Concepts

Critical arts education

Tormod Wallem Anundsen

There is of course not just one definition of critical arts education, and in PIMDI we have been working mainly with the dialogical and explorative aspects of this approach. We can thus look into concepts and discourses of education, art and criticality that may be paths worth exploring, and which have also informed the pedagogy of imaginative dialogue. 

Irit Rogoff, professor of Visual cultures at Goldsmiths, University of London, distinguishes between criticism, critique and criticality, and observes a change in critical research and education along the lines of this development:

[…] we have moved from criticism which is a form of finding fault and of exercising judgement according to a consensus of values, to critique which is examining the underlying assumptions that might allow something to appear as a convincing logic, to criticality which is operating from an uncertain ground of actual embeddedness. (Rogoff, 2006, p. 17)

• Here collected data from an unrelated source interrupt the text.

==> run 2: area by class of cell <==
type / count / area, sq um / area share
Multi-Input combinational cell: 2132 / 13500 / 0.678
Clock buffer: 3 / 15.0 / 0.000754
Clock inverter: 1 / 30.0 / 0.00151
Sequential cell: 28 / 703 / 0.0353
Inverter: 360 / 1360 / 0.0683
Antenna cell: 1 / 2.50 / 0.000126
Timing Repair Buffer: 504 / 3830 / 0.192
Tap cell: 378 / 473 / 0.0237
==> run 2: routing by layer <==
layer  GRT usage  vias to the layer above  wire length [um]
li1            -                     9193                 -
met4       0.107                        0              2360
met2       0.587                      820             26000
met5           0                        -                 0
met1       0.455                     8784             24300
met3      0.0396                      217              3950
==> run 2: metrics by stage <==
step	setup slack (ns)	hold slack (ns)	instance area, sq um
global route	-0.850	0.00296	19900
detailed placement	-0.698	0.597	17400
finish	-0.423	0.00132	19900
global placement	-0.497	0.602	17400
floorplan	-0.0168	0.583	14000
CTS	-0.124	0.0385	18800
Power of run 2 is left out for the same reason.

In Rogoff’s perspective, challenging arts education and arts researchers to explore the potentiality of criticality implies an embeddedness, a will to explore critical issues in arts and education (and the world at large) from a starting point within our own practices as teachers, students, artists and researchers. Such an approach invites inhabiting problematics, starting in our own practices and with our own questions, rather than just analyzing questions and critical issues (Rogoff, 2006, 2016). 

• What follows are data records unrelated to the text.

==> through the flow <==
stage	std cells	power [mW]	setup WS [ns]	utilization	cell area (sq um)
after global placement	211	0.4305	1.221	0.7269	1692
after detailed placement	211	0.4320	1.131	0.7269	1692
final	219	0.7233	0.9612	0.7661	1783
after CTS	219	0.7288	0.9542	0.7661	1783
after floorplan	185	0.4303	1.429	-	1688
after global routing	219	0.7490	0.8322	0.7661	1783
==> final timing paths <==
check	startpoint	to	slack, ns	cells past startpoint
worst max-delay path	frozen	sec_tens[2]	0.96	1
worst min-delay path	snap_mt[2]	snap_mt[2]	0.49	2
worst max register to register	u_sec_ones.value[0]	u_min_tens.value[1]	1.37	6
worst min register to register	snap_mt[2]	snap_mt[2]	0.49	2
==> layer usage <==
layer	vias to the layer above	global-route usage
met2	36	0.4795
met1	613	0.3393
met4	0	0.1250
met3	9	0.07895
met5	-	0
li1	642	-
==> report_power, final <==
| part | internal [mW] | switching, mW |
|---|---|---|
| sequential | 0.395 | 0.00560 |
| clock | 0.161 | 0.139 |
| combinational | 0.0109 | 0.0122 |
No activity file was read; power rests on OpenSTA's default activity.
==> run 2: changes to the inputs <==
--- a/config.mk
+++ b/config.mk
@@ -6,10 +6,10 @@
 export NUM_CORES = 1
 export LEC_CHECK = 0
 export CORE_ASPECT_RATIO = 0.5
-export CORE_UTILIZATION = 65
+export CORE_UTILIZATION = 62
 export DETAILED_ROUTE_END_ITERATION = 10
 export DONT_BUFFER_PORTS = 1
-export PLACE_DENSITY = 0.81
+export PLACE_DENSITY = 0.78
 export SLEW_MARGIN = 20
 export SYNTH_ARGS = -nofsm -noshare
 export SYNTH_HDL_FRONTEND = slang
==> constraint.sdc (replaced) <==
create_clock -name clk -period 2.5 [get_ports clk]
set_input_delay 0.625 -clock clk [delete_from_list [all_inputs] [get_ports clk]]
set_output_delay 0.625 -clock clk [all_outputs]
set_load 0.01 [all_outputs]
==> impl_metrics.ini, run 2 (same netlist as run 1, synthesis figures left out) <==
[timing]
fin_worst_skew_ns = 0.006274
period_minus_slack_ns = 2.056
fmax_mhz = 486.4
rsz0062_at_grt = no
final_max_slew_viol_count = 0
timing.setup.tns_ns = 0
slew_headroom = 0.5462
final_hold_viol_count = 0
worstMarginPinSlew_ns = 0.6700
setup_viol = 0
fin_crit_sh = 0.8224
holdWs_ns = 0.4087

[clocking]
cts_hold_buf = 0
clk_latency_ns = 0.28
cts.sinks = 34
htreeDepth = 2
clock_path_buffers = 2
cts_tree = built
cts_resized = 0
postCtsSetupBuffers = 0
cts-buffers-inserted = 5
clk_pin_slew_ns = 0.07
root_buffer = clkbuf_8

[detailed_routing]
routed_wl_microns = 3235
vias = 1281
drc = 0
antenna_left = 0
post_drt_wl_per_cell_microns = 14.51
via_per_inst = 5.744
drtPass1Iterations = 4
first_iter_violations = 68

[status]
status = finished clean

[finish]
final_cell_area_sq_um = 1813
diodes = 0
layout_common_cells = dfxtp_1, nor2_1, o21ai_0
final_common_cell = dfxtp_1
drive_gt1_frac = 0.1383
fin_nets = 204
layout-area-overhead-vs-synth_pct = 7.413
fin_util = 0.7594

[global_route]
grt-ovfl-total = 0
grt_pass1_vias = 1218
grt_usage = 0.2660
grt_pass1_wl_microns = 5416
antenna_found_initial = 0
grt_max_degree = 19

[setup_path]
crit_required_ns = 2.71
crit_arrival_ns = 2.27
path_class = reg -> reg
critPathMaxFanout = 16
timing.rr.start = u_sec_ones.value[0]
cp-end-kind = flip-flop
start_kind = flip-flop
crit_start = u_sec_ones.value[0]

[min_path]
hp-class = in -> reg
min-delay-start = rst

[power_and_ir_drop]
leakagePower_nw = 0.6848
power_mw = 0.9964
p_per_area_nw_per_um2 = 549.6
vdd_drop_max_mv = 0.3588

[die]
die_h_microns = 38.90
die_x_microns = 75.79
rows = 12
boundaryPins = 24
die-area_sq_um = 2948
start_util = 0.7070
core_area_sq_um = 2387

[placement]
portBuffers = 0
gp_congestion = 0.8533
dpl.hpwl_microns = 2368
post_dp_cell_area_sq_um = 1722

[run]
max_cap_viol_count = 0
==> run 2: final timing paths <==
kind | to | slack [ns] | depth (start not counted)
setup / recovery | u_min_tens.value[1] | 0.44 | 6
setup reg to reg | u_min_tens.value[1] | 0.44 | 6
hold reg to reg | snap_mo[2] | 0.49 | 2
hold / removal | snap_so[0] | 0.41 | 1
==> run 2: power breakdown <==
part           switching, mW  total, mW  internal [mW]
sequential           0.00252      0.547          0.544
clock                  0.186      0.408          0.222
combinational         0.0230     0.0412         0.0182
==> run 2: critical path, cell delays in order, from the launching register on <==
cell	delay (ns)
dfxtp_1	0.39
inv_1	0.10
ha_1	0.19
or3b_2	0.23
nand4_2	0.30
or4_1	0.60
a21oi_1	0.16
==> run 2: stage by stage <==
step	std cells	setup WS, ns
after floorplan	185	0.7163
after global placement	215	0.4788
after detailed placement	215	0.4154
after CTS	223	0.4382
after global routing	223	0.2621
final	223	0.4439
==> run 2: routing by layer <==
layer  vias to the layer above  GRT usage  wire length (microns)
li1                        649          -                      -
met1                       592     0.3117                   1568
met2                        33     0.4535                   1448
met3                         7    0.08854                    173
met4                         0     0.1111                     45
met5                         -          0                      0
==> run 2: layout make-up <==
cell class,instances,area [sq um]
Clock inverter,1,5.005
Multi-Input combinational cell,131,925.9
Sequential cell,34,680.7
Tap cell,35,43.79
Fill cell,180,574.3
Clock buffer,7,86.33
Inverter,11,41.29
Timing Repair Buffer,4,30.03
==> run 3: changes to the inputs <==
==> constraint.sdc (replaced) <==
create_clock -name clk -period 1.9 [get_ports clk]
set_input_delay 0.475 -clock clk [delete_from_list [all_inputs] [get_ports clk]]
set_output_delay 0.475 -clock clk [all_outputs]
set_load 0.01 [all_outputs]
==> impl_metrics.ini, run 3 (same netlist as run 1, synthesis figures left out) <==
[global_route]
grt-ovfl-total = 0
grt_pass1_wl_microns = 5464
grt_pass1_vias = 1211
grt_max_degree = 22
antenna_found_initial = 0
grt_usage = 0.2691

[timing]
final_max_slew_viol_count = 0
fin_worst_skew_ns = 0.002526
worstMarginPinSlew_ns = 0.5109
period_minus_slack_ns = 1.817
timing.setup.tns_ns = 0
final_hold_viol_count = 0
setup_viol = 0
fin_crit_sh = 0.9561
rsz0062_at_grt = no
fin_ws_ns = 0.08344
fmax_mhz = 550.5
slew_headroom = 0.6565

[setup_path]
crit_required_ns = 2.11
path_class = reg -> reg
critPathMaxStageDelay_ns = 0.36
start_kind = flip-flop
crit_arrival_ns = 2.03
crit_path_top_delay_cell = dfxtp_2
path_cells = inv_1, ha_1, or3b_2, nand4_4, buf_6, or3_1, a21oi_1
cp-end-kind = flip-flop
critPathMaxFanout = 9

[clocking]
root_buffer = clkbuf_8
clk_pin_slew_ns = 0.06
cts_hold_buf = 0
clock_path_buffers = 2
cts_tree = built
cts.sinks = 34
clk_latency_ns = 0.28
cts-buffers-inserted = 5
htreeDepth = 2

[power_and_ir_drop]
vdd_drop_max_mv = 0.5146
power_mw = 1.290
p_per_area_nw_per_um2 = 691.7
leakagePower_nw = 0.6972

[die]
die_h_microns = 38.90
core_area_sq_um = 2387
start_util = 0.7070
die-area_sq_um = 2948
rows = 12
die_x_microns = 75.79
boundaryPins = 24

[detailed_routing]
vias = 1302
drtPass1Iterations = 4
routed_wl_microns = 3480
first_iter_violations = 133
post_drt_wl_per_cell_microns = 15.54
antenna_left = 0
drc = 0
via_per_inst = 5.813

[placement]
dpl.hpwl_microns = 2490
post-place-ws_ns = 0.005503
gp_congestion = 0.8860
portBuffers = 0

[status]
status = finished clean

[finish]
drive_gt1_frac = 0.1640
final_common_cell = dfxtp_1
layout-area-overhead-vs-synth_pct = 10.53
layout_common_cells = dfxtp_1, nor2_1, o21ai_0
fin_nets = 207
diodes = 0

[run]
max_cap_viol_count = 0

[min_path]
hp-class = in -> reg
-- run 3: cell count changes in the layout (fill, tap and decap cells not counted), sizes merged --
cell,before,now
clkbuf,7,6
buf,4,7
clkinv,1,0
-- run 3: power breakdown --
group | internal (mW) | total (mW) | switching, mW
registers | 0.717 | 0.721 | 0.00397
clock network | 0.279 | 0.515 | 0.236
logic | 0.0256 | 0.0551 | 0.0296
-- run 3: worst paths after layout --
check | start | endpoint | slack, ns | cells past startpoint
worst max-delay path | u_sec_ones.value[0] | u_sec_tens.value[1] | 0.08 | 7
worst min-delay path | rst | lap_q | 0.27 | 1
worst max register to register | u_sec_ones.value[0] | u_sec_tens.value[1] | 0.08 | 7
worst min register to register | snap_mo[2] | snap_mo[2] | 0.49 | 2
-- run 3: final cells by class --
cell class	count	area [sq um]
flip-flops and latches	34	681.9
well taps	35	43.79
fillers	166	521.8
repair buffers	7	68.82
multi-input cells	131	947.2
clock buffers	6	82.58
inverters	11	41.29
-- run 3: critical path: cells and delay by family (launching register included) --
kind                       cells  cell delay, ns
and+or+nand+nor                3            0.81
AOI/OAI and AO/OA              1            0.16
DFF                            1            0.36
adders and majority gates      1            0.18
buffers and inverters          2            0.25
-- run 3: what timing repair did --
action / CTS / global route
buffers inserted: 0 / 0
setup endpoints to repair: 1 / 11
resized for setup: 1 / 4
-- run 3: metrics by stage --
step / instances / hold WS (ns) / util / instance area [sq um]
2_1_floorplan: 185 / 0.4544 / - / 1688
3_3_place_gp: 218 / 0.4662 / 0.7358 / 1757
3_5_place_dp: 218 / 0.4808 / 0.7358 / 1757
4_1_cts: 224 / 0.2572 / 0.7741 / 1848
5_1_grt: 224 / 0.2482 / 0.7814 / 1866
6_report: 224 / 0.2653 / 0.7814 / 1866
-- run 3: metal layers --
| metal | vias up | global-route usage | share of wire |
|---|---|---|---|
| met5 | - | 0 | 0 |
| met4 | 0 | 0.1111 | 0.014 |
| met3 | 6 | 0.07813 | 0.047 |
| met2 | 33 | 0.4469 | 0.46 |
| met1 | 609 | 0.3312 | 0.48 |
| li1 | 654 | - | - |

This perspective resonates with Paulo Freire’s (1970, 1974) ideas of education as a critical, explorative practice. Freire proposes that teachers and students dialogically explore the conditions surrounding them, in order to change these conditions and challenge oppression.

Example

In 2016, Helene Illeris and Tormod W. Anundsen (who are also PIMDI researchers) initiated the project Art as education / Education as art, starting from a frustration with the conditions of a transdisciplinary study programme in arts: the spaces were inadequate, and the institutional ideas of what a study program was were increasingly dominated by administrative ‘quality assurance’ systems. Inviting the students and teachers to collectively treat and perceive the study programme as a social arts project, we started to change the spaces, the teaching, the way students presented their work, and how we related to the institution and the public (Anundsen & Illeris, 2019; Illeris, 2018). This was critical research in and as arts education, from Rogoff’s idea of criticality as inhabiting problems rather than just surveying and analyzing them.

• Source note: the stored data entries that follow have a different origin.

$ cat src/rtl/pipeline_hazard_ctrl.sv
// Hazard/sequencing controller for the 5-stage pipeline: forwarding, load-use stall,
// branch redirect flush, multi-cycle EX freeze. Optional perf counters via HAZ_PERF_CNT_EN.
module pipeline_hazard_ctrl #(
  parameter int MC_TIMEOUT      = 64,
  parameter int REDIRECT_CYCLES = 1
) (
  input  logic       clk,
  input  logic       reset,
  input  logic [4:0] id_rs1,
  input  logic [4:0] id_rs2,
  input  logic       id_uses_rs1,
  input  logic       id_uses_rs2,
  input  logic [4:0] ex_rs1,
  input  logic [4:0] ex_rs2,
  input  logic [4:0] ex_rd,
  input  logic       ex_memread,
  input  logic       ex_branch_taken,
  input  logic       ex_mc_start,
  input  logic       mc_done,
  input  logic [4:0] mem_rd,
  input  logic [4:0] wb_rd,
  input  logic       mem_regwrite,
  input  logic       wb_regwrite,
  output logic [1:0] fwd_a,
  output logic [1:0] fwd_b,
  output logic       pc_stall,
  output logic       ifid_stall,
  output logic       idex_stall,
  output logic       ifid_flush,
  output logic       idex_flush,
  output logic       exmem_bubble,
  output logic       mc_timeout,
  output logic [1:0] ctrl_state
`ifdef HAZ_PERF_CNT_EN
  ,
  output logic [31:0] perf_lu_stalls,
  output logic [31:0] perf_mc_stalls,
  output logic [31:0] perf_flushes
`endif
);

  localparam int MC_W = $clog2(MC_TIMEOUT + 1);
  localparam int RD_W = (REDIRECT_CYCLES > 1) ? $clog2(REDIRECT_CYCLES + 1) : 1;
  localparam logic [MC_W-1:0] MC_LAST = MC_W'(MC_TIMEOUT - 1);
  localparam logic [RD_W-1:0] RD_INIT = RD_W'(REDIRECT_CYCLES - 1);
  localparam logic [RD_W-1:0] RD_ONE  = RD_W'(1);

  typedef enum logic [1:0] {
    ST_RUN      = 2'd0,
    ST_MC_WAIT  = 2'd1,
    ST_REDIRECT = 2'd2
  } state_t;

  state_t          r_state;
  logic [MC_W-1:0] r_mc_cnt;
  logic [RD_W-1:0] r_rd_cnt;

  logic w_in_run, w_in_mc, w_in_rd;
  logic w_load_use, w_run_branch, w_run_mc_enter, w_run_lu;
  logic w_mc_hold, w_mc_timeout, w_mc_stall;

  // MEM/WB result selection; x0 is hard-wired zero so it never forwards.
  function automatic logic [1:0] fwd_sel(input logic [4:0] rs, input logic [4:0] m_rd,
                                         input logic m_we, input logic [4:0] w_rd,
                                         input logic w_we);
    if (m_we && (m_rd != 5'd0) && (m_rd == rs))      return 2'b10;
    else if (w_we && (w_rd != 5'd0) && (w_rd == rs)) return 2'b01;
    else                                             return 2'b00;
  endfunction

  // Encoding 3 is unused and behaves as RUN.
  assign w_in_mc  = (r_state == ST_MC_WAIT);
  assign w_in_rd  = (r_state == ST_REDIRECT);
  assign w_in_run = !w_in_mc && !w_in_rd;

  assign w_load_use = ex_memread && (ex_rd != 5'd0) &&
                      ((id_uses_rs1 && (id_rs1 == ex_rd)) || (id_uses_rs2 && (id_rs2 == ex_rd)));

  assign w_run_branch   = w_in_run && ex_branch_taken;
  assign w_run_mc_enter = w_in_run && !ex_branch_taken && ex_mc_start && !mc_done;
  assign w_run_lu       = w_in_run && !ex_branch_taken && !ex_mc_start && w_load_use;
  assign w_mc_timeout   = w_in_mc && !mc_done && (r_mc_cnt == MC_LAST);
  assign w_mc_hold      = w_in_mc && !mc_done && (r_mc_cnt != MC_LAST);
  assign w_mc_stall     = w_run_mc_enter || w_mc_hold;

  always_comb begin
    fwd_a        = 2'b00;
    fwd_b        = 2'b00;
    pc_stall     = 1'b0;
    ifid_stall   = 1'b0;
    idex_stall   = 1'b0;
    ifid_flush   = 1'b0;
    idex_flush   = 1'b0;
    exmem_bubble = 1'b0;
    mc_timeout   = 1'b0;
    if (!reset) begin
      fwd_a        = fwd_sel(ex_rs1, mem_rd, mem_regwrite, wb_rd, wb_regwrite);
      fwd_b        = fwd_sel(ex_rs2, mem_rd, mem_regwrite, wb_rd, wb_regwrite);
      pc_stall     = w_mc_stall || w_run_lu;
      ifid_stall   = w_mc_stall || w_run_lu;
      idex_stall   = w_mc_stall;
      exmem_bubble = w_mc_stall;
      ifid_flush   = w_run_branch || w_in_rd;
      idex_flush   = w_run_branch || w_run_lu;
      mc_timeout   = w_mc_timeout;
    end
  end

  assign ctrl_state = r_state;

  always_ff @(posedge clk or posedge reset) begin
    if (reset) begin
      r_state  <= ST_RUN;
      r_mc_cnt <= '0;
      r_rd_cnt <= '0;
    end else begin
      case (r_state)
        ST_MC_WAIT: begin
          if (mc_done || (r_mc_cnt == MC_LAST)) begin
            r_state  <= ST_RUN;
            r_mc_cnt <= '0;
          end else begin
            r_mc_cnt <= r_mc_cnt + 1'b1;
          end
        end
        ST_REDIRECT: begin
          r_rd_cnt <= r_rd_cnt - 1'b1;
          if (r_rd_cnt == RD_ONE) r_state <= ST_RUN;
        end
        default: begin
          r_state <= ST_RUN;
          if (ex_branch_taken) begin
            if (REDIRECT_CYCLES > 1) begin
              r_state  <= ST_REDIRECT;
              r_rd_cnt <= RD_INIT;
            end
          end else if (ex_mc_start && !mc_done) begin
            r_state  <= ST_MC_WAIT;
            r_mc_cnt <= '0;
          end
        end
      endcase
    end
  end

`ifdef HAZ_PERF_CNT_EN
  function automatic logic [31:0] sat_inc(input logic [31:0] v);
    return (v == 32'hFFFF_FFFF) ? v : v + 32'd1;
  endfunction

  always_ff @(posedge clk or posedge reset) begin
    if (reset) begin
      perf_lu_stalls <= '0;
      perf_mc_stalls <= '0;
      perf_flushes   <= '0;
    end else begin
      if (w_run_lu)     perf_lu_stalls <= sat_inc(perf_lu_stalls);
      if (w_mc_stall)   perf_mc_stalls <= sat_inc(perf_mc_stalls);
      if (w_run_branch) perf_flushes   <= sat_inc(perf_flushes);
    end
  end
`endif

endmodule

$ cat config.mk
export PLATFORM = sky130hd
export DESIGN_NAME = pipeline_hazard_ctrl
export DESIGN_NICKNAME = d
export VERILOG_FILES = /design/src/rtl/pipeline_hazard_ctrl.sv
export SDC_FILE = /design/constraint.sdc
export NUM_CORES = 1
export LEC_CHECK = 0
export CAP_MARGIN = 0
export CORE_AREA = 5 5 46 67
export DETAILED_ROUTE_END_ITERATION = 12
export DIE_AREA = 0 0 51 72
export MAX_ROUTING_LAYER = met4
export PLACE_DENSITY = 0.82
export SLEW_MARGIN = 20
export SYNTH_ARGS = -nofsm -noshare
export SYNTH_HDL_FRONTEND = slang
export SYNTH_SLANG_ARGS = --single-unit
$ cat constraint.sdc
create_clock -name clk -period 6 [get_ports clk]
set_clock_uncertainty 0.05 [all_clocks]
set_input_delay 1.2 -clock clk [delete_from_list [all_inputs] [get_ports clk]]
set_output_delay 1.2 -clock clk [all_outputs]
set_load 0.1 [all_outputs]
==> results.txt, run 1 <==
The run finished with clean final reports. The startpoint of the worst-slack reg-to-reg timing path is r_mc_cnt[0]$_DFFE_PP0P_. The first detailed-routing pass took 4 iterations. The number of placement rows is 22.

Cell internal power was estimated by the tool at 0.126 mW. The top cell types in the final layout, fill and taps aside, are sky130_fd_sc_hd__clkdlybuf4s50_1, sky130_fd_sc_hd__xor2_1, sky130_fd_sc_hd__xnor2_1. CTS placed an instance of sky130_fd_sc_hd__clkbuf_4 at the clock tree root. The number of nets in the synthesized netlist is 151. The floorplan die height is 72 um. The number of hold-slack violations in the final timing report came to 0. The post-synthesis cell area is 905 sq um. Multiplexer cells account for 1.24% of the synthesized area. The combinational family with the most area after synthesis is XOR/XNOR gates. The via count of the first global-routing pass is 1098. The fraction of post-synthesis cell area in the top cell type by area came out at 22.1%. The number of clock sinks came out at 8.

The area used by multi-input combinational logic came out at 663 sq um. The net count of the finished layout is 206. The total DRC errors in the routed layout came out at 0.

The library cell used most frequently in the layout, excluding fill and tap cells, is sky130_fd_sc_hd__clkdlybuf4s50_1. The clock buffer count from CTS is 3. The final RePlAce weighted congestion is 0.734. The fmax came out at 209 MHz. Summing the sequential cell areas from Yosys gives 22.1% of the chip area. The timing startpoint of the critical path is mem_rd[1]. The DRC violation total after the first TritonRoute iteration came out at 15. The port buffer count is 56.

In this run the power density over the cells is 136 nW/um^2. The type of the worst setup path is in -> out. The TritonCTS clock tree is done. The routed design could run at a clock period as short as 4770 ps.

STA classifies the critical path endpoint as an output port. Of the total synthesized cell area, the portion taken by AND, OR, NAND and NOR gates is 24.3%. After filler insertion, the fill cell instance count of the layout stands at 233. The worst hold path belongs to the class reg -> reg.

The vias after detailed routing came out at 988. The Yosys step of the flow raised 0 warnings. The finished layout holds 182 standard cells, fillers aside. The number of top-level pins came out at 58.

The placed cell count came out at 179. The number of flip-flops and latches in the synthesized netlist is 8. The startpoint class of the critical path is a primary input. In this run the tightest slew margin relative to its limit is 33.6%. The clock reaches the later pin of the worst-skew pair after 250 ps. The first-pass GRT wire length came out at 4.57 mm. The critical path ends at fwd_a[1]. The critical path data arrival time came out at 3520 ps. The number of levels in the clock H-tree came out at 1. After synthesis, the cell types taking the most area are sky130_fd_sc_hd__dfrtp_1, sky130_fd_sc_hd__xor2_1, sky130_fd_sc_hd__xnor2_1. The relative contribution of the clock network to total power came out at 20.4%. Global routing used 16.4% of the available tracks across all layers. The effective utilization at floorplan is 36.9%. Using the TritonRoute via totals, the vias-per-cell ratio works out to 5.43. For this design the total switching power over the nets is 0.0735 mW. The switching share of power came out at 36.8%. The adder and majority cell fraction of the synthesized area came out at 1.38%. The biggest area contributor in the post-synthesis netlist is sky130_fd_sc_hd__dfrtp_1. The fraction of power consumed by sequential logic is 30.1%.

The count of different cell masters after synthesis is 32. The mean routed wirelength per cell came out at 14.9 um. The combinational cell fraction of total power is 49.5%. The total setup buffers inserted after CTS is 0. In this run the register-to-register setup slack is 4220 ps. The max-cap violation count is 0. Setup violations remaining at the end of the flow were counted as 0. VDD sags by at most 60.6 uV. The mean post-synth cell area is 8.62 sq um. The count of mapped cells out of synthesis is 105.

The reported leakage power came out at 0.562 nW. Setup repair after global routing left no endpoint under its margin. The detailed-route wire length is 2.72 mm. The compound-cell area share of the yosys netlist is 14.0%. The wire-length estimate of the detail-placed layout is 2.46 mm. The die extent in x is 51 um. The cts-stage hold buffer count is 0.

The slew at the pin with the worst max-slew slack came out at 992 ps. The maximum clock insertion buffer count came out at 2. Adding up every negative setup slack in the final design gives 0 ps.

The number of cells upsized or downsized after cts came out at 0. The worst reg2reg path depth came out at 5. The max-slew violation count is 0. The number of antenna violations at the first check in global routing was 0. The clock-pin slew of the registers on the worst-case setup and hold paths came out at 50 ps. The final global-route overflow total came out at 0.

The ratio of cells with drive above 1 in the final layout came out at 8.23%. The required time reported for the critical path endpoint came out at 4750 ps. The floorplan core area is 2450 sq um. The post-synthesis to final-layout area growth came out at 62.2%. The floorplan step defined a die boundary enclosing 3670 sq um.

Entering global routing, the biggest net connects 10 pins. The area used by sequential logic in the layout is 200 sq um. Along the worst path, the maximum fanout reaches 4.

Once detail routing completed, the nets flagged for antenna violations numbered 0. In this run the critical register-to-register path is captured at r_mc_cnt[3]$_DFFE_PP0P_. The antenna cell count came out at 0. The synthesized netlist devotes 32.0% of its cell area to XOR and XNOR gates. After layout, the worst path uses 79.6% of the clock period.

Students from the Master’s programme of fine arts at the University of Agder working in a self-created study space during the project Art as education / Education as art. Photo: Tormod W. Anundsen

Relevance for the pedagogy of imaginative dialogue

For PIMDI, such perspectives on critical arts education are relevant, first, in the way that the project itself explores questions from within an arts educational practice as its methodological approach. Second, exploring the concept of dialogue resonates with critical arts education: Paulo Freire sees dialogue in education not as a method for the teacher teaching the student, but as a foundation for how teachers and students can explore the world together in order to change it. 

References

Anundsen, T. W., & Illeris, H. (2019). Inhabiting practice: Performative approaches to education and research as art. In A.-L. Østern & K. N. Knudsen (Eds.), Performative approaches in arts education: Artful teaching, learning, and research. Routledge. 

Freire, P. (1970). Pedagogy of the oppressed. Seabury Press. 

Freire, P. (1974). Education for critical consciousness. Seabury Press. 

Illeris, H. (2018). Uddannelse som social kunstform? Kunstneriske og pædagogiske dilemmaer i forskning med kunstfaglig uddannelse [Education as a social art form? Artistic and educational dilemmas in research with artistic education]. Journal for Research in Arts and Sports Education, 2(1), 23-38. https://doi.org/10.23865/jased.v2.1133 

Rogoff, I. (2006). Academy as potentiality. In A. Nollert & I. Rogoff (Eds.), A.C.A.D.E.M.Y. (pp. 13-20). Revolver. http://summit.kein.org/node/191 

Rogoff, I. (2016). Starting in the middle: NGOs and emergent forms for cultural institutions. In J. Burton, S. Jackson, & D. Willsdon (Eds.), Public servants: Art and the crisis of the common good (pp. 465-479). MIT press.